Character Analysis
This Houdini is the Houdini: the first escape artist, the guy who could wriggle out of chains and submerged coffins without breaking a sweat. He's brilliant, insane, talented and (at least in Doctorow's hands) has some very weird mama issues.
Houdini is portrayed as a typically head-in-the-clouds artist. He is affected by the changes happening in society, but not as much as those around him. His real interest is in pushing his escape feats further. He likes progress, but only because it means that he can experience the world through those amazing newfangled aeroplanes.
One of the interesting things about Houdini in the novel—and which is very different from celebrities today—is that he's not accepted by the upper classes. Back then performers weren't accepted as members of real society, even if they made a lot of money.
When he comes to pay his respects to a man hospitalized after an accident, he's humiliated when the family makes him leave. Because of this icy treatment, when he's invited to perform at rich people's homes he gets really uncomfortable.

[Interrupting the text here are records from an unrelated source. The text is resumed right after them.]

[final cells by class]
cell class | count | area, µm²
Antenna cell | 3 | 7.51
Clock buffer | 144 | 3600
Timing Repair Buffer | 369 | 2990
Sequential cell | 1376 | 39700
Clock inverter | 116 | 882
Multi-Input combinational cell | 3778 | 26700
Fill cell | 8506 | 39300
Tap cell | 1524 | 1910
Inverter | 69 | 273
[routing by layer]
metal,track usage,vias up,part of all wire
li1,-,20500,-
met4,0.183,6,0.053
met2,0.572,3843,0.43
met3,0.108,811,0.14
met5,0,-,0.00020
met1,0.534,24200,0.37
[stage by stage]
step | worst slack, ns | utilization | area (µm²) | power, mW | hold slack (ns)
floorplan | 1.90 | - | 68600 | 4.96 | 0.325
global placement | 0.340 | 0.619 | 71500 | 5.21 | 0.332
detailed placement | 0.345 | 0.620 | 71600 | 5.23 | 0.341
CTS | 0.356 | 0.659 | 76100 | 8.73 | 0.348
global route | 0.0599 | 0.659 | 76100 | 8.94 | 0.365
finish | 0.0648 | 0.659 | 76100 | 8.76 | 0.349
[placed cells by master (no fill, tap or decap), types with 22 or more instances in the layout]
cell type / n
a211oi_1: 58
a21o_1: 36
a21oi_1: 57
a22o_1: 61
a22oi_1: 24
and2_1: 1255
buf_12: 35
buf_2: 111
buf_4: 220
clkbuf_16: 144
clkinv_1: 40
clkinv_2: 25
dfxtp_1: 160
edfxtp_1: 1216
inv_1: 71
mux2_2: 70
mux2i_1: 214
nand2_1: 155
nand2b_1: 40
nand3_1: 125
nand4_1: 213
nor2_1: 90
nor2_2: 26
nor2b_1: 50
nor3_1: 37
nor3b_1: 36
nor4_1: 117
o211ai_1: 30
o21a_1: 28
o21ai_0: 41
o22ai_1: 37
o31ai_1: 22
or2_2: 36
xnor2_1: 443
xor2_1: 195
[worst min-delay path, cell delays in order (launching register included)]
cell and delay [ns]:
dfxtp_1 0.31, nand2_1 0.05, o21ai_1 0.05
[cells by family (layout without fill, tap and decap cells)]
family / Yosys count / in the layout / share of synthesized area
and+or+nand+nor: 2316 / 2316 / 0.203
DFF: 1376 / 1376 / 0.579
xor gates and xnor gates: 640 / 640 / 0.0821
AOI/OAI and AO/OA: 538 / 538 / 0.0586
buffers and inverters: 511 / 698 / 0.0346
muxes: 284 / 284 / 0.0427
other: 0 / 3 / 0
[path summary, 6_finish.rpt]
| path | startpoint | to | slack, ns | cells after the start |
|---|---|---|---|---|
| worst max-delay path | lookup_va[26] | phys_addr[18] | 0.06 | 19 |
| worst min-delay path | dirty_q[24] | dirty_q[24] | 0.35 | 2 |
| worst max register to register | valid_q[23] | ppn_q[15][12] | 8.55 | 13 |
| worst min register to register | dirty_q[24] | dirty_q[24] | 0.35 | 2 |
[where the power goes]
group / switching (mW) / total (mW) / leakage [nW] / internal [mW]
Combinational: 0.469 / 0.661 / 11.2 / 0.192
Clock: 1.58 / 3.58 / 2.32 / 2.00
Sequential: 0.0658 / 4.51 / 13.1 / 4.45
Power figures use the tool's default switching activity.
## config.mk

```make
export PLATFORM = sky130hd
export DESIGN_NAME = sclk_mode_ctrl
export DESIGN_NICKNAME = d
export VERILOG_FILES = /design/src/rtl/sclk_mode_pkg.sv /design/src/rtl/sync_edge.sv /design/src/rtl/mode_detect.sv /design/src/rtl/deemph_qual.sv /design/src/rtl/bclk_gen.sv /design/src/rtl/sclk_mode_ctrl.sv
export SDC_FILE = /design/constraint.sdc
export NUM_CORES = 1
export LEC_CHECK = 0
export ABC_AREA = 1
export BUFFER_PORTS_ARGS = -buffer_cell sky130_fd_sc_hd__buf_2
export CORE_UTILIZATION = 50
export DETAILED_ROUTE_END_ITERATION = 8
export GPL_TIMING_DRIVEN = 0
export PLACE_DENSITY = 0.69
export SYNTH_ARGS = -nofsm -noshare
export SYNTH_HDL_FRONTEND = slang
export SYNTH_SLANG_ARGS = --single-unit
```

## constraint.sdc

```tcl
create_clock -name mclk -period 1.9 [get_ports mclk]
set_clock_uncertainty 0.1 [all_clocks]
set_input_delay 0.285 -clock mclk [delete_from_list [all_inputs] [get_ports mclk]]
set_output_delay 0.285 -clock mclk [all_outputs]
set_load 0.02 [all_outputs]
```

## src/rtl/sclk_mode_pkg.sv

```systemverilog
package sclk_mode_pkg;

  typedef enum logic {
    BCLK_INT = 1'b0,
    BCLK_EXT = 1'b1
  } bclk_src_e;

  // Next value of a same-level run counter that saturates at lim.
  function automatic int run_next(input int run, input bit same, input int lim);
    if (!same) return 1;
    if (run >= lim) return lim;
    return run + 1;
  endfunction

  // Next value of a rise counter within one frame phase.
  function automatic int rise_next(input int cnt, input bit rise, input bit restart, input int lim);
    if (restart) return rise ? 1 : 0;
    if (rise && cnt < lim) return cnt + 1;
    return cnt;
  endfunction

endpackage

```

## src/rtl/sync_edge.sv

```systemverilog
module sync_edge #(
  parameter int STAGES = 2,
  parameter bit RST_VAL = 1'b0
) (
  input  logic clk,
  input  logic rst,
  input  logic din,
  output logic level,
  output logic level_d
);
  logic [STAGES-1:0] sh;

  always_ff @(posedge clk or posedge rst) begin
    if (rst) begin
      sh      <= {STAGES{RST_VAL}};
      level_d <= RST_VAL;
    end else begin
      sh      <= {sh[STAGES-2:0], din};
      level_d <= sh[STAGES-1];
    end
  end

  assign level = sh[STAGES-1];
endmodule

```

## src/rtl/mode_detect.sv

```systemverilog
module mode_detect
  import sclk_mode_pkg::*;
#(
  parameter int RISES_NEEDED = 4
) (
  input  logic clk,
  input  logic rst,
  input  logic pin_rise,
  input  logic frame_edge,
  output logic ext_mode
);
  localparam int CW = $clog2(RISES_NEEDED + 1);

  logic [CW-1:0] rise_cnt;
  logic          lock_hit;

  assign lock_hit = pin_rise && !frame_edge && (int'(rise_cnt) == RISES_NEEDED - 1);

  always_ff @(posedge clk or posedge rst) begin
    if (rst) begin
      rise_cnt <= '0;
      ext_mode <= 1'b0;
    end else begin
      rise_cnt <= CW'(rise_next(int'(rise_cnt), pin_rise, frame_edge, RISES_NEEDED));
      if (lock_hit) ext_mode <= 1'b1;
    end
  end


  lock_entry_chk: assert property (@(posedge clk) disable iff (rst)
    lock_hit |=> ext_mode);


  phase_restart_chk: assert property (@(posedge clk) disable iff (rst)
    frame_edge |=> (int'(rise_cnt) <= 1));


  sticky_ext_chk: assert property (@(posedge clk) disable iff (rst)
    ext_mode |=> ext_mode);
endmodule

```

## src/rtl/deemph_qual.sv

```systemverilog
module deemph_qual
  import sclk_mode_pkg::*;
#(
  parameter int RUN_LEN = 8
) (
  input  logic clk,
  input  logic rst,
  input  logic frame_fall,
  input  logic pin_level,
  output logic dem_state
);
  localparam int RW = $clog2(RUN_LEN + 1);

  logic [RW-1:0] run;
  logic          last_lvl;
  logic          same_lvl;
  logic [RW-1:0] run_nx;

  assign same_lvl = (run != '0) && (pin_level == last_lvl);
  assign run_nx   = RW'(run_next(int'(run), same_lvl, RUN_LEN));

  always_ff @(posedge clk or posedge rst) begin
    if (rst) begin
      run       <= '0;
      last_lvl  <= 1'b1;
      dem_state <= 1'b0;
    end else if (frame_fall) begin
      run      <= run_nx;
      last_lvl <= pin_level;
      if (int'(run_nx) == RUN_LEN) dem_state <= ~pin_level;
    end
  end


  dem_on_fall_only_chk: assert property (@(posedge clk) disable iff (rst)
    !frame_fall |=> $stable(dem_state));


  run_bound_chk: assert property (@(posedge clk) disable iff (rst)
    int'(run) <= RUN_LEN);
endmodule

```

## src/rtl/bclk_gen.sv

```systemverilog
module bclk_gen #(
  parameter int HALF_DIV = 2
) (
  input  logic clk,
  input  logic rst,
  input  logic restart,
  output logic bclk
);
  localparam int DW = (HALF_DIV > 1) ? $clog2(HALF_DIV) : 1;

  logic [DW-1:0] div_cnt;
  logic          wrap;

  assign wrap = (int'(div_cnt) == HALF_DIV - 1);

  always_ff @(posedge clk or posedge rst) begin
    if (rst) begin
      div_cnt <= '0;
      bclk    <= 1'b0;
    end else if (restart) begin
      div_cnt <= '0;
      bclk    <= 1'b0;
    end else if (wrap) begin
      div_cnt <= '0;
      bclk    <= ~bclk;
    end else begin
      div_cnt <= div_cnt + 1'b1;
    end
  end


  restart_low_chk: assert property (@(posedge clk) disable iff (rst)
    restart |=> (!bclk && div_cnt == '0));


  hold_between_wraps_chk: assert property (@(posedge clk) disable iff (rst)
    (!restart && !wrap) |=> $stable(bclk));
endmodule

```

## src/rtl/sclk_mode_ctrl.sv

```systemverilog
module sclk_mode_ctrl
  import sclk_mode_pkg::*;
#(
  parameter int SYNC_STAGES  = 2,
  parameter int RISES_NEEDED = 4,
  parameter int RUN_LEN      = 8,
  parameter int HALF_DIV     = 2
) (
  input  logic mclk,
  input  logic pwr_down,
  input  logic frame_clk,
  input  logic shared_pin,
  output logic ext_mode,
  output logic deemph_en,
  output logic bclk_sel,
  output logic bclk_out
);
  logic pin_lvl, pin_prev, frm_lvl, frm_prev;
  logic pin_rise, frame_edge, frame_fall;
  logic dem_state, bclk_int;
  bclk_src_e src;

  sync_edge #(.STAGES(SYNC_STAGES), .RST_VAL(1'b0)) u_pin_sync (
    .clk(mclk), .rst(pwr_down), .din(shared_pin), .level(pin_lvl), .level_d(pin_prev));

  sync_edge #(.STAGES(SYNC_STAGES), .RST_VAL(1'b0)) u_frm_sync (
    .clk(mclk), .rst(pwr_down), .din(frame_clk), .level(frm_lvl), .level_d(frm_prev));

  assign pin_rise   = pin_lvl && !pin_prev;
  assign frame_edge = frm_lvl ^ frm_prev;
  assign frame_fall = !frm_lvl && frm_prev;

  mode_detect #(.RISES_NEEDED(RISES_NEEDED)) u_mode (
    .clk(mclk), .rst(pwr_down), .pin_rise(pin_rise),
    .frame_edge(frame_edge), .ext_mode(ext_mode));

  deemph_qual #(.RUN_LEN(RUN_LEN)) u_dem (
    .clk(mclk), .rst(pwr_down), .frame_fall(frame_fall),
    .pin_level(pin_lvl), .dem_state(dem_state));

  bclk_gen #(.HALF_DIV(HALF_DIV)) u_bclk (
    .clk(mclk), .rst(pwr_down), .restart(frame_edge), .bclk(bclk_int));

  assign src       = ext_mode ? BCLK_EXT : BCLK_INT;
  assign bclk_sel  = (src == BCLK_EXT);
  assign bclk_out  = (src == BCLK_EXT) ? pin_lvl : bclk_int;
  assign deemph_en = dem_state && !ext_mode;


  ext_blocks_dem_chk: assert property (@(posedge mclk) disable iff (pwr_down)
    ($rose(ext_mode) && dem_state) |-> !deemph_en);
endmodule

```

==> impl_metrics.tcl, run 1 <==
set metrics [dict create \
    root_buffer "clkbuf_4" \
    worst_ep_arrival_time_ns 1.11 \
    routed_wl_um 1240 \
    yosysTopAreaCell "dfrtp_1" \
    dieWidth_um 42.9 \
    top_layer "met4" \
    rsz0062_at_grt "no" \
    power_density_mw_per_mm2 904 \
    syn_to_final_growth_pct 14.5 \
    slowest_stage "dfrtp_1" \
    cts_max_level 1 \
    critPathMaxStageDelay_ns 0.42 \
    antenna_cells 0 \
    synth_top_family_by_area "simple AND/OR/NAND/NOR gates" \
    fin_cells 115 \
    numCtsBuffers 3 \
    synth_seq_area_share_pct 54.0 \
    finalSetupViolCount 0 \
    vias 582 \
    peakVddDrop_mv 0.531 \
    cts.sinks 18 \
    io_pins 8 \
    ys_types 20 \
    grt_use_total_pct 16.8 \
    synth_area_leaders "dfrtp_1 (51%), nand2_1 (7.6%), ha_1 (7.5%)" \
    port_buffers 7 \
    fmaxAchievable_ghz 0.671 \
    endpoint_kind "primary output" \
    yosys.area_share.simple_pct 25.0 \
    required_ns 1.51 \
    route.met2.wl_um 560 \
    synthAdderAreaFrac_pct 7.47 \
    pwr-share-comb_pct 21.1 \
    antenna_found_initial 0 \
    finalWorstSetupSlack_ns 0.410 \
    final_hold_viol_count 0 \
    initial_utilization_pct 54.3 \
    wire_per_inst_um 10.8 \
    drt_iter0_drc 13 \
    drt_pass1_iterations 4 \
    vias_per_cell 5.06 \
    pwr-share-clk_pct 26.9 \
    p_sw_share_pct 29.5 \
    fin_crit_sh_pct 78.4 \
    grt_max_degree 19 \
    overflow 0 \
    fin_util_pct 62.2 \
    synth_top_area_share_pct 50.8 \
    rows 14 \
    clk_pin_slew_ns 0.10 \
    tns_ns 0 \
    ys_seq_elements 18 \
    synth_compound_area_share_pct 6.28 \
    core_area_mm2 0.00154 \
    tightest_slew_ns 0.658 \
    cts_tree "built" \
    cp_max_fo 4 \
    synth-xor-area-share_pct 1.05 \
    worstHoldPathType "reg -> reg" \
    placedCellCount 108 \
    place_ws_ns 0.541 \
    syn_inst 85 \
    grt_pass1_wl_um 2190 \
    cellLeakagePower_nw 0.477 \
    grt_pass1_vias 537 \
    synth.mux.area_fraction_pct 0 \
    postRouteAntennaNets 0 \
    pwr-share-seq_pct 52.0 \
    fin_nets 109 \
    post_cts_buffers 0 \
    crit_chain "inv_2 > o21ai_0 > buf_2" \
    p_int_w 0.000611 \
    slew_violations 0 \
    switchingPower_w 0.000255 \
    place_congestion 0.891 \
    min_period_ns 1.49 \
    ys_warn_count 0 \
    status "finished clean" \
    critPathLaunch "u_pin_sync.sh[1]$_DFF_PP0_" \
    clk_path_buf_depth 2 \
    syn_avg_cell_area_um2 9.85 \
    fp.dieH_um 42.9 \
    synth_nets 94 \
    slew_headroom_pct 56.1 \
    dieArea_mm2 0.00184 \
    met1_length_um 610 \
    netlist_area_um2 837 \
    drc_errors 0 \
    reg2reg_from "u_dem.run[0]$_DFFE_PP0P_" \
    min_from "u_frm_sync.sh[0]$_DFF_PP0_" \
    startpoint_type "register" \
    drive_gt1_share_pct 23.2 \
    clkLatencyLatePin_ns 0.29 \
    path_class "reg -> out" \
    wl_met3_um 28 \
    maxCapViolations 0 \
    dpl.hpwl_um 903 \
]
[sequential cells by signal, summed over array words and instances, names as in the netlist]
signal              flops
u_frm_sync.level_d      1
u_frm_sync.sh           2
u_bclk.bclk             1
u_dem.dem_state         1
u_dem.last_lvl          1
u_bclk.div_cnt          1
u_mode.ext_mode         1
u_dem.run               4
u_pin_sync.sh           2
u_pin_sync.level_d      1
u_mode.rise_cnt         3
[cells in the final DEF, fill, tap and decap left out]
cell            n
nand2_1        17
dfrtp_1        17
inv_1          11
buf_2           7
nand3_1         6
o21ai_0         6
nor2_1          5
ha_1            5
clkbuf_4        3
dlygate4sd3_1   3
nor2_4          2
nand2_4         2
nor2_2          2
nand3_2         2
nand4_1         2
inv_2           1
o31ai_1         1
nand2_2         1
o211ai_1        1
o21bai_1        1
xnor2_1         1
buf_4           1
clkbuf_8        1
dfstp_2         1
[area by class of cell]
type	instances	area, µm²
Buffer	1	7.51
Clock buffer	4	36.3
Fill cell	122	583
Inverter	12	45.0
Multi-Input combinational cell	54	333
Sequential cell	18	452
Tap cell	16	20.0
Timing Repair Buffer	10	65.1
[metrics by stage]
step	total power (W)	instance area, µm²	hold slack, ns
after global placement	0.000631	892	0.233
after detailed placement	0.000639	892	0.235
final	0.000866	958	0.256
after CTS	0.000880	958	0.258
after global routing	0.000921	958	0.261
after floorplan	0.000596	837	0.123
[cell families after synthesis]
logic type	Yosys count
AND/OR/NAND/NOR	39
flip-flops	18
buffers and inverters	13
AO/OA/AOI/OAI	9
adder cells (fa/ha/maj)	5
XOR/XNOR	1
[power groups by stage]
| stage | Clock [W] | Combinational, W | Sequential, W |
|---|---|---|---|
| global placement | 0 | 0.000175 | 0.000456 |
| CTS | 0.000244 | 0.000185 | 0.000451 |
| floorplan | 0 | 0.000135 | 0.000460 |
| global route | 0.000255 | 0.000210 | 0.000455 |
| detailed placement | 0 | 0.000180 | 0.000459 |
| finish | 0.000233 | 0.000183 | 0.000451 |
[Yosys cell counts, drive strengths merged]
cell type	count
buf	1
dfrtp	17
dfstp	1
ha	5
inv	12
nand2	20
nand3	8
nand4	2
nor2	9
o211ai	1
o21ai	6
o21bai	1
o31ai	1
xnor2	1
[final timing paths]
path	endpoint	slack [ns]	cells after the start
hold / removal	u_frm_sync.sh[1]$_DFF_PP0_	0.26	0
hold reg to reg	u_frm_sync.sh[1]$_DFF_PP0_	0.26	0
min in group asynchronous	u_pin_sync.sh[0]$_DFF_PP0_	0.51	3
setup reg to reg	u_dem.dem_state$_DFFE_PP0P_	0.53	8
max in group asynchronous	u_mode.ext_mode$_DFFE_PP0P_	0.77	3
setup / recovery	bclk_out	0.41	3
[critical path: cells and delay by family (launching register included)]
family	cells	cell delay, ns
buffers and inverters	2	0.26
AOI/OAI and AO/OA	1	0.13
DFF	1	0.42
[routing by layer]
layer | vias up | global-route usage (%)
li1 | 300 | -
met2 | 9 | 24.2
met5 | - | 0
met4 | 0 | 13.1
met1 | 269 | 21.6
met3 | 4 | 3.83
[timing repair]
item | in CTS | in global routing
hold endpoints to repair | 19 | 0
resized for setup | 0 | 0
hold buffers | 3 | 0
No activity file was read; power rests on OpenSTA's default activity.
==> run 2, diff against run 1 <==
--- a/config.mk
+++ b/config.mk
@@ -5,12 +5,12 @@
 export SDC_FILE = /design/constraint.sdc
 export NUM_CORES = 1
 export LEC_CHECK = 0
-export ABC_AREA = 1
+export ABC_AREA = 0
 export BUFFER_PORTS_ARGS = -buffer_cell sky130_fd_sc_hd__buf_2
-export CORE_UTILIZATION = 50
+export CORE_UTILIZATION = 49
 export DETAILED_ROUTE_END_ITERATION = 8
 export GPL_TIMING_DRIVEN = 0
-export PLACE_DENSITY = 0.69
+export PLACE_DENSITY = 0.71
 export SYNTH_ARGS = -nofsm -noshare
 export SYNTH_HDL_FRONTEND = slang
 export SYNTH_SLANG_ARGS = --single-unit
==> constraint.sdc (replaced) <==
create_clock -name mclk -period 1.2 [get_ports mclk]
set_clock_uncertainty 0.1 [all_clocks]
set_input_delay 0.18 -clock mclk [delete_from_list [all_inputs] [get_ports mclk]]
set_output_delay 0.18 -clock mclk [all_outputs]
set_load 0.02 [all_outputs]
==> run 2 against run 1 <==
  * The flow now finishes with violations (negative setup slack)
  * Clock power rose by 58%
  * Final area increased by 21%
  * Sequential share of layout area fell by 8.1 points
  * Combinational power rose to 2.8 times the previous value
  * Register-to-register slack lost 1.0 ns
  * Setup slack got worse by 0.88 ns
  * Core utilization rose by 14 points
  * Global-route usage increased by 3.0 points
  * Synthesized cell count down 19%
  * Clock-buffer cell count is the same
  * Critical path depth grew 2
  * Cell count fell by 3.5%
==> impl_metrics.tcl, run 2 <==
set metrics [dict create \
    ff2ff_setup_slack_ns -0.47 \
    dieArea_mm2 0.00182 \
    synth_edf_count 0 \
    tns_ns -2.30 \
    dpl.hpwl_um 862 \
    clk_pin_slew_ns 0.10 \
    min_from "u_frm_sync.sh[0]$_DFF_PP0_" \
    startpoint_type "register" \
    critPathBufInv 0 \
    ys_types 25 \
    ys_seq_elements 18 \
    finalWorstSetupSlack_ns -0.466 \
    initial_utilization_pct 53.2 \
    syn_to_final_growth_pct 43.1 \
    grt_max_degree 19 \
    synth_seq_area_share_pct 55.7 \
    worst_ep_arrival_time_ns 1.78 \
    fin_crit_sh_pct 139 \
    drc_errors 0 \
    maxCapViolations 0 \
    status "finished with violations" \
    wire_per_inst_um 14.3 \
    grt_use_total_pct 19.8 \
    holdPathStages 0 \
    yosys_most_used_dff "dfrtp_1" \
    cp_max_fo 3 \
    final_common_cell "dfrtp_1" \
    clk_path_buf_depth 2 \
    synthArstFlopShare_pct 100 \
    tightest_slew_ns 0.388 \
    syn_avg_cell_area_um2 11.8 \
    syn_inst 69 \
    numCtsBuffers 3 \
    critPathMaxStageDelay_ns 0.43 \
    drt_iter0_drc 3 \
    fin_util_pct 76.1 \
    largest_register "u_dem.run" \
    clkLatencyLatePin_ns 0.29 \
    grt_pass1_wl_um 2540 \
    peakVddDrop_mv 1.02 \
    final_cell_mix "dfrtp_1 (16), buf_4 (11), buf_6 (7)" \
    overflow 0 \
    min_period_ns 1.67 \
    fp.dieH_um 42.7 \
    worstHoldEndpoint "u_frm_sync.sh[1]$_DFF_PP0_" \
    slew_violations 0 \
    netlist_area_um2 811 \
    worstHoldPathType "reg -> reg" \
    synth_nets 78 \
    fin_nets 105 \
    drt_pass1_iterations 2 \
    r2r_cells 5 \
    place_congestion 0.797 \
    yosysTopAreaCell "dfrtp_1" \
    core_area_mm2 0.00152 \
    synthTopCellsByCount "dfrtp_1 (17), inv_1 (7), ha_1 (5), nand2_1 (5), o21ai_0 (5)" \
    synth_most_common_cell "dfrtp_1" \
    drive_gt1_share_pct 51.6 \
    required_ns 1.32 \
    path_class "reg -> reg" \
    io_pins 8 \
    ys_warn_count 0 \
    slowest_stage "dfrtp_1" \
    antenna_cells 0 \
    power_density_mw_per_mm2 1380 \
    timing.rr.end "u_dem.dem_state$_DFFE_PP0P_" \
    grt_pass1_vias 606 \
    fmaxAchievable_ghz 0.600 \
    dieWidth_um 42.7 \
    crit_family "flip-flops" \
    reg2reg_from "u_dem.run[1]$_DFFE_PP0P_" \
    violations "negative setup slack" \
    cellLeakagePower_nw 0.539 \
    p_total_w 0.00160 \
    reg_top3 "u_dem.run (4), u_mode.rise_cnt (3)" \
    rows 14 \
    vias 592 \
    root_buffer "clkbuf_4" \
    antenna_found_initial 0 \
    finalSetupViolCount 11 \
    postRouteAntennaNets 0 \
    largest_reg_flops 4 \
    cts_tree "built" \
    crit_chain "ha_2 > xor2_1 > o31a_1 > nor4_2 > mux2i_1" \
    timing.hold.ws_ns 0.256 \
    cts.sinks 18 \
    synth_top_area_share_pct 52.5 \
    final_hold_viol_count 0 \
    synth_area_leaders "dfrtp_1 (52%), ha_1 (7.7%), dfstp_2 (3.2%)" \
    endpoint_kind "register" \
    routed_wl_um 1590 \
    fillerInstances 103 \
    cts_max_level 1 \
    place_ws_ns -0.406 \
    rsz0062_at_grt "yes" \
    vias_per_cell 5.33 \
    slew_headroom_pct 74.1 \
    port_buffers 7 \
]
## run 2: changes by cell type after synthesis, sizes merged, moves of 3 or more
cell / change
nand2: -15
nand3: -8
nor2: -7
inv: -5
nor2b: +4
xor2: +3
## run 2: timing repair
| item | 4_1_cts | 5_1_grt |
|---|---|---|
| endpoints found under the setup margin | 13 | 30 |
| gates resized for setup | 21 | 12 |
| hold buffers | 3 | 0 |
| hold endpoints to repair | 19 | 0 |
| buffers inserted | 7 | 7 |
| pin swaps | 7 | 5 |
## run 2: layer usage
metal | track usage [%] | share of wire (%) | vias up
met3 | 3.83 | 1.6 | 5
met5 | 0 | 0 | -
met1 | 23.1 | 40 | 295
met4 | 13.1 | 2.8 | 0
li1 | - | - | 284
met2 | 32.7 | 56 | 8
## run 2: where the power goes
group | internal (W) | switching, W
Clock | 0.000185 | 0.000181
Combinational | 0.000287 | 0.000218
Sequential | 0.000669 | 0.0000549
## run 2: cells by family (layout without fill, tap and decap cells)
family	after synthesis	count (layout)	synth area share, %
XOR/XNOR	3	3	3.24
buffers and inverters	9	35	4.63
AO/OA/AOI/OAI	13	13	10.5
adder cells (fa/ha/maj)	5	5	7.72
multiplexers	4	4	5.25
AND/OR/NAND/NOR	17	17	13.0
flip-flops	18	18	55.7
## run 2: through the flow
step                      cells  cell area [µm²]
after global routing        111             1160
after detailed placement     92              885
after global placement       92              885
after floorplan              69              830
final                       111             1160
after CTS                   105             1070
## run 2: worst reg2reg max path, cell delays in order, from the launching register on
cell	delay [ns]
dfrtp_1	0.43
ha_2	0.21
xor2_1	0.14
o31a_1	0.27
nor4_2	0.19
mux2i_1	0.25
## run 2: layout make-up
type                            instances  area (µm²)  share of cell area (%)
Buffer                                  1        11.3                   0.971
Multi-Input combinational cell         42         414                    35.7
Timing Repair Buffer                   23         195                    16.8
Sequential cell                        18         453                    39.1
Tap cell                               16        20.0                    1.73
Clock buffer                            4        36.3                    3.13
Inverter                                7        30.0                    2.59
## run 2: worst max path at each step
stage                                         from                          end  slack [ns]  cells after the start
after floorplan           u_dem.run[0]$_DFFE_PP0P_  u_dem.dem_state$_DFFE_PP0P_       -0.31                      5
after global placement    u_dem.run[1]$_DFFE_PP0P_  u_dem.dem_state$_DFFE_PP0P_       -0.38                      5
after detailed placement  u_dem.run[0]$_DFFE_PP0P_  u_dem.dem_state$_DFFE_PP0P_       -0.41                      5
after CTS                 u_dem.run[1]$_DFFE_PP0P_  u_dem.dem_state$_DFFE_PP0P_       -0.40                      5
after global routing      u_dem.run[1]$_DFFE_PP0P_  u_dem.dem_state$_DFFE_PP0P_       -0.56                      5
final                     u_dem.run[1]$_DFFE_PP0P_  u_dem.dem_state$_DFFE_PP0P_       -0.47                      5
==> run 3, diff against run 2 <==
--- a/config.mk
+++ b/config.mk
@@ -7,10 +7,12 @@
 export LEC_CHECK = 0
 export ABC_AREA = 0
 export BUFFER_PORTS_ARGS = -buffer_cell sky130_fd_sc_hd__buf_2
+export CAP_MARGIN = 30
 export CORE_UTILIZATION = 49
 export DETAILED_ROUTE_END_ITERATION = 8
 export GPL_TIMING_DRIVEN = 0
 export PLACE_DENSITY = 0.71
+export SLEW_MARGIN = 0
 export SYNTH_ARGS = -nofsm -noshare
 export SYNTH_HDL_FRONTEND = slang
 export SYNTH_SLANG_ARGS = --single-unit
==> constraint.sdc (replaced) <==
create_clock -name mclk -period 1.2 [get_ports mclk]
set_clock_uncertainty 0.1 [all_clocks]
set_input_delay 0.18 -clock mclk [delete_from_list [all_inputs] [get_ports mclk]]
set_output_delay 0.18 -clock mclk [all_outputs]
set_load 0.05 [all_outputs]
==> run 3 against run 2 <==
  * The flow still finishes with violations (negative setup slack)
  * Clock power down 13%
  * Final area is 1.9% higher
  * Register-to-register slack gained 0.06 ns
  * Sequential power increased by 1%
  * Power is 2.7% higher
  * Non-clock buffer count grew 2
  * Critical path type unchanged
  * Combinational power increased by 17%
  * Setup slack gained 0.058 ns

In the book, Houdini is a vehicle for Doctorow to look at mortality. The death of Houdini's mother hits Houdini really hard, and he turns to spiritualism in order to hear his mother's dying words. Houdini attended séances dressed as an old woman, then "cast off his wig of waved gray hair and announced who he was" (40.21).
Holy mother issues, Batman: not only does Houdini try to connect with his mother in the afterlife, he even dresses up like her when he attends séances. Shades of Norman Bates?
Harry Houdini is also (like so many of the characters in Ragtime) symbolically significant. The dawn of the 20th century promised new and exciting magical escapes through scientific means: Want to fly? Try an airplane! Want to freeze time? Watch a movie! Harry Houdini personifies this new, bizarre-seeming technology by performing "magic" that is also based in scientific reality.